Data provided:
===== config.mk =====
export PLATFORM = sky130hd
export DESIGN_NAME = dmac_write
export DESIGN_NICKNAME = d
export VERILOG_FILES = /design/src/rtl/dmac_write.sv
export SDC_FILE = /design/constraint.sdc
export NUM_CORES = 1
export LEC_CHECK = 0
export CAP_MARGIN = 0
export CELL_PAD_IN_SITES_DETAIL_PLACEMENT = 0
export CELL_PAD_IN_SITES_GLOBAL_PLACEMENT = 1
export CORE_ASPECT_RATIO = 1.75
export CORE_MARGIN = 2
export CORE_UTILIZATION = 42
export DETAILED_ROUTE_END_ITERATION = 8
export PLACE_DENSITY = 0.85
export SLEW_MARGIN = 10
export SYNTH_ARGS = -nofsm -noshare
export SYNTH_HDL_FRONTEND = slang
export SYNTH_SLANG_ARGS = --single-unit

===== constraint.sdc =====
create_clock -name clk -period 11.6 [get_ports clk]
set_input_delay 1.16 -clock clk [delete_from_list [all_inputs] [get_ports clk]]
set_output_delay 1.16 -clock clk [all_outputs]
set_load 0.01 [all_outputs]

Exercise description: Could you retype exactly the lines above from the one containing "set_output_delay 1.16 -clock" through the last line of the records, both included, and nothing else?

Solution to this exercise:
set_output_delay 1.16 -clock clk [all_outputs]
set_load 0.01 [all_outputs]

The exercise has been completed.